あけるの「絶対に自分を手放さない」という姿勢は、執着というよりむしろ救済に近い。さくらがその温もりに少しずつ「ほだされていく」過程が、本作の見どころになるだろう。
野良猫青年・さくらの孤独と変化
「野良猫青年」という表現から、人との関わり方に不器用で、愛されることに慣れていない人物像が浮かぶ。愛情を知らずに育った彼が、過保護なあけるの執着に最初は戸惑いながらも、徐々に心を開いていく流れは、読者として見逃せないポイントだ。
「さよならも言えずに別れてしまった」過去があることで、彼の孤独はより深く感じられる。その彼が「本当の愛を知っていく」過程が、本作のテーマと言えるだろう。
執着攻・あけるの激重愛情
「こんなに俺のこと好きなやつと、初めて会った」という言葉が、あけるの感情の全てを語っている。過保護で激重、そして「絶対に自分を手放さない」——この執着は、単なる独占欲ではなく、かつて失った相手への強い後悔と愛情から生まれているように思える。

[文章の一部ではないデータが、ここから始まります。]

`src/rtl/b64x_pkg.sv`:
```
package b64x_pkg;

	localparam int KEY_BYTES_DEF = 32;
	localparam int KEY_WORDS     = 4;
	localparam int KEY_WORD_W    = 64;
	localparam int CFG_IDX_W     = 8;
	localparam int CHAR_W        = 8;
	localparam int BYTE_W        = 8;
	localparam int SEXTET_W      = 6;
	localparam int IDX_W         = 5;
	localparam int PEND_W        = 3;
	localparam int ACC_W         = 2 * SEXTET_W;

	localparam logic [CFG_IDX_W-1:0] REG_KEY_WORD_0 = CFG_IDX_W'(0);
	localparam logic [CFG_IDX_W-1:0] REG_KEY_WORD_1 = CFG_IDX_W'(1);
	localparam logic [CFG_IDX_W-1:0] REG_KEY_WORD_2 = CFG_IDX_W'(2);
	localparam logic [CFG_IDX_W-1:0] REG_KEY_WORD_3 = CFG_IDX_W'(3);

	localparam logic [CHAR_W-1:0] CH_UPPER_A = 8'h41;
	localparam logic [CHAR_W-1:0] CH_UPPER_Z = 8'h5A;
	localparam logic [CHAR_W-1:0] CH_LOWER_A = 8'h61;
	localparam logic [CHAR_W-1:0] CH_LOWER_Z = 8'h7A;
	localparam logic [CHAR_W-1:0] CH_DIGIT_0 = 8'h30;
	localparam logic [CHAR_W-1:0] CH_DIGIT_9 = 8'h39;
	localparam logic [CHAR_W-1:0] CH_PLUS    = 8'h2B;
	localparam logic [CHAR_W-1:0] CH_SLASH   = 8'h2F;

	localparam logic [CHAR_W-1:0] LOWER_OFS = 8'd26;
	localparam logic [CHAR_W-1:0] DIGIT_OFS = 8'd52;
	localparam logic [SEXTET_W-1:0] VAL_PLUS  = 6'd62;
	localparam logic [SEXTET_W-1:0] VAL_SLASH = 6'd63;

	typedef struct packed {
		logic                valid;
		logic [SEXTET_W-1:0] value;
	} sextet_t;

	// one accepted character as seen by the bit accumulator
	typedef struct packed {
		logic    en;
		logic    last;
		sextet_t sx;
	} acc_step_t;

	typedef struct packed {
		logic              have;
		logic [BYTE_W-1:0] raw;
		logic [IDX_W-1:0]  idx;
	} acc_out_t;

	function automatic sextet_t sextet_of(input logic [CHAR_W-1:0] c);
		sextet_t s;
		s.valid = 1'b1;
		s.value = '0;
		if (c >= CH_UPPER_A && c <= CH_UPPER_Z) begin
			s.value = SEXTET_W'(c - CH_UPPER_A);
		end else if (c >= CH_LOWER_A && c <= CH_LOWER_Z) begin
			s.value = SEXTET_W'(c - CH_LOWER_A + LOWER_OFS);
		end else if (c >= CH_DIGIT_0 && c <= CH_DIGIT_9) begin
			s.value = SEXTET_W'(c - CH_DIGIT_0 + DIGIT_OFS);
		end else if (c == CH_PLUS) begin
			s.value = VAL_PLUS;
		end else if (c == CH_SLASH) begin
			s.value = VAL_SLASH;
		end else begin
			s.valid = 1'b0;
		end
		return s;
	endfunction

endpackage

```
`src/rtl/b64x_bit_acc.sv`:
```
module b64x_bit_acc
	import b64x_pkg::*;
#(
	parameter int KEY_BYTES = KEY_BYTES_DEF
) (
	input  logic      clk,
	input  logic      arst_n,
	input  acc_step_t step,
	output acc_out_t  res
);

	localparam logic [IDX_W-1:0] IDX_LAST = IDX_W'(KEY_BYTES - 1);

	logic [SEXTET_W-1:0] acc_q;
	logic [PEND_W-1:0]   pend_q;
	logic [IDX_W-1:0]    idx_q;

	logic [ACC_W-1:0]    acc_new;
	logic [PEND_W-1:0]   shamt;
	logic                have;

	assign acc_new = {acc_q, step.sx.value};
	// a byte completes when at least two old bits wait
	assign have    = step.sx.valid && (pend_q >= PEND_W'(2));
	assign shamt   = pend_q - PEND_W'(2);

	assign res.have = have;
	assign res.raw  = BYTE_W'(acc_new >> shamt);
	assign res.idx  = idx_q;

	always_ff @(posedge clk or negedge arst_n) begin
		if (!arst_n) begin
			acc_q  <= '0;
			pend_q <= '0;
			idx_q  <= '0;
		end else if (step.en) begin
			if (step.last) begin
				acc_q  <= '0;
				pend_q <= '0;
				idx_q  <= '0;
			end else if (step.sx.valid) begin
				acc_q <= step.sx.value;
				if (have) begin
					pend_q <= pend_q - PEND_W'(2);
					idx_q  <= (idx_q == IDX_LAST) ? '0 : idx_q + IDX_W'(1);
				end else begin
					pend_q <= pend_q + PEND_W'(SEXTET_W);
				end
			end
		end
	end

	a_pend_even: assert property (@(posedge clk) disable iff (!arst_n)
		!pend_q[0] && pend_q <= PEND_W'(SEXTET_W))
		else $error("pending bit count out of range");

	a_idx_range: assert property (@(posedge clk) disable iff (!arst_n)
		idx_q <= IDX_LAST)
		else $error("byte index beyond key length");

	a_last_clears: assert property (@(posedge clk) disable iff (!arst_n)
		step.en && step.last |=> pend_q == '0 && idx_q == '0)
		else $error("end of message did not clear state");

endmodule

```
`src/rtl/base64_repeating_key_xor_decrypt_core.sv`:
```
// Decodes a Base64 character stream and removes a repeating-key XOR, one
// character per clock when no held result stalls it: a character beat can
// be taken every cycle while out_ready drains results, and each decoded
// byte passes the input register, then the result register. Characters
// outside A-Z a-z 0-9 + / (padding too) are dropped and give no result
// unless last_char is set; last_char always gives one result with
// message_end, carrying a byte when one completed, and then restarts bit
// gathering and the key position. The key is four 64-bit little-endian
// words for the user to write via cfg_we/cfg_index/cfg_data only while the
// stream is idle (not enforced); byte n uses key byte (n mod KEY_BYTES).
module base64_repeating_key_xor_decrypt_core
	import b64x_pkg::*;
#(
	parameter int KEY_BYTES = KEY_BYTES_DEF
) (
	input  logic                  clk,
	input  logic                  arst_n,
	input  logic                  cfg_we,
	input  logic [CFG_IDX_W-1:0]  cfg_index,
	input  logic [KEY_WORD_W-1:0] cfg_data,
	input  logic                  in_valid,
	output logic                  in_ready,
	input  logic [CHAR_W-1:0]     in_char,
	input  logic                  last_char,
	output logic                  out_valid,
	input  logic                  out_ready,
	output logic [BYTE_W-1:0]     plain_byte,
	output logic                  byte_valid,
	output logic                  message_end
);

	logic [KEY_WORD_W-1:0] key_q [KEY_WORDS];

	logic              valid_s1;
	logic [CHAR_W-1:0] char_s1;
	logic              last_s1;

	logic              out_valid_q;
	logic [BYTE_W-1:0] byte_q;
	logic              bvalid_q;
	logic              end_q;

	acc_step_t         step;
	acc_out_t          acc;
	logic [BYTE_W-1:0] key_byte;
	logic              produce;
	logic              out_free;
	logic              adv_s1;

	always_ff @(posedge clk or negedge arst_n) begin
		if (!arst_n) begin
			for (int i = 0; i < KEY_WORDS; i++) begin
				key_q[i] <= '0;
			end
		end else if (cfg_we) begin
			case (cfg_index)
				REG_KEY_WORD_0: key_q[0] <= cfg_data;
				REG_KEY_WORD_1: key_q[1] <= cfg_data;
				REG_KEY_WORD_2: key_q[2] <= cfg_data;
				REG_KEY_WORD_3: key_q[3] <= cfg_data;
				default: ;
			endcase
		end
	end

	assign step.en   = adv_s1;
	assign step.last = last_s1;
	assign step.sx   = sextet_of(char_s1);

	b64x_bit_acc #(
		.KEY_BYTES(KEY_BYTES)
	) u_bit_acc (
		.clk   (clk),
		.arst_n(arst_n),
		.step  (step),
		.res   (acc)
	);

	assign key_byte = BYTE_W'(key_q[acc.idx[IDX_W-1:3]] >> {acc.idx[2:0], 3'b000});

	// a dropped character without the end mark moves on without a result
	assign produce  = acc.have || last_s1;
	assign out_free = !out_valid_q || out_ready;
	assign adv_s1   = valid_s1 && (out_free || !produce);
	assign in_ready = !valid_s1 || adv_s1;

	always_ff @(posedge clk or negedge arst_n) begin
		if (!arst_n) begin
			valid_s1 <= 1'b0;
		end else if (in_ready) begin
			valid_s1 <= in_valid;
		end
	end

	always_ff @(posedge clk) begin
		if (in_ready && in_valid) begin
			char_s1 <= in_char;
			last_s1 <= last_char;
		end
	end

	always_ff @(posedge clk or negedge arst_n) begin
		if (!arst_n) begin
			out_valid_q <= 1'b0;
		end else if (adv_s1 && produce) begin
			out_valid_q <= 1'b1;
		end else if (out_ready) begin
			out_valid_q <= 1'b0;
		end
	end

	always_ff @(posedge clk) begin
		if (adv_s1 && produce) begin
			byte_q   <= acc.have ? (acc.raw ^ key_byte) : '0;
			bvalid_q <= acc.have;
			end_q    <= last_s1;
		end
	end

	assign out_valid   = out_valid_q;
	assign plain_byte  = byte_q;
	assign byte_valid  = bvalid_q;
	assign message_end = end_q;

	a_result_kind: assert property (@(posedge clk) disable iff (!arst_n)
		out_valid_q |-> bvalid_q || end_q)
		else $error("result beat carries neither byte nor end mark");

	a_empty_zero: assert property (@(posedge clk) disable iff (!arst_n)
		out_valid_q && !bvalid_q |-> byte_q == '0)
		else $error("empty result carries a nonzero byte");

	a_no_overwrite: assert property (@(posedge clk) disable iff (!arst_n)
		adv_s1 && produce |-> out_free)
		else $error("result register overwritten while held");

endmodule
```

「愛ってやつを知ってみたい。それはお前が俺に教えて」という台詞は、あける自身もまた愛に不器用であることを示している。二人ともが「不器用」である点が、物語の骨格として機能しそうだ。
まとめ:不器用な二人が辿り着く、本当の愛の形
幼馴染という関係性、再会、そして激重執着。要素を並べるだけで既に私の好みを的確に突いてくる作品だ。「ロマンス公園もうない」というタイトルも、どこか切なくてエモい。
あけるの「激重な愛情」に戸惑いながらも、少しずつほだされていくさくら。二人の不器用な関係性がどう変化し、「本当の愛」に辿り着くのか。電子限定描き下ろし4Pも収録されているとのことなので、本編後の二人の姿も見られるかもしれない。
孤独と執着が交差する、心震える救済BL。これは解釈一致、神作品の予感がする。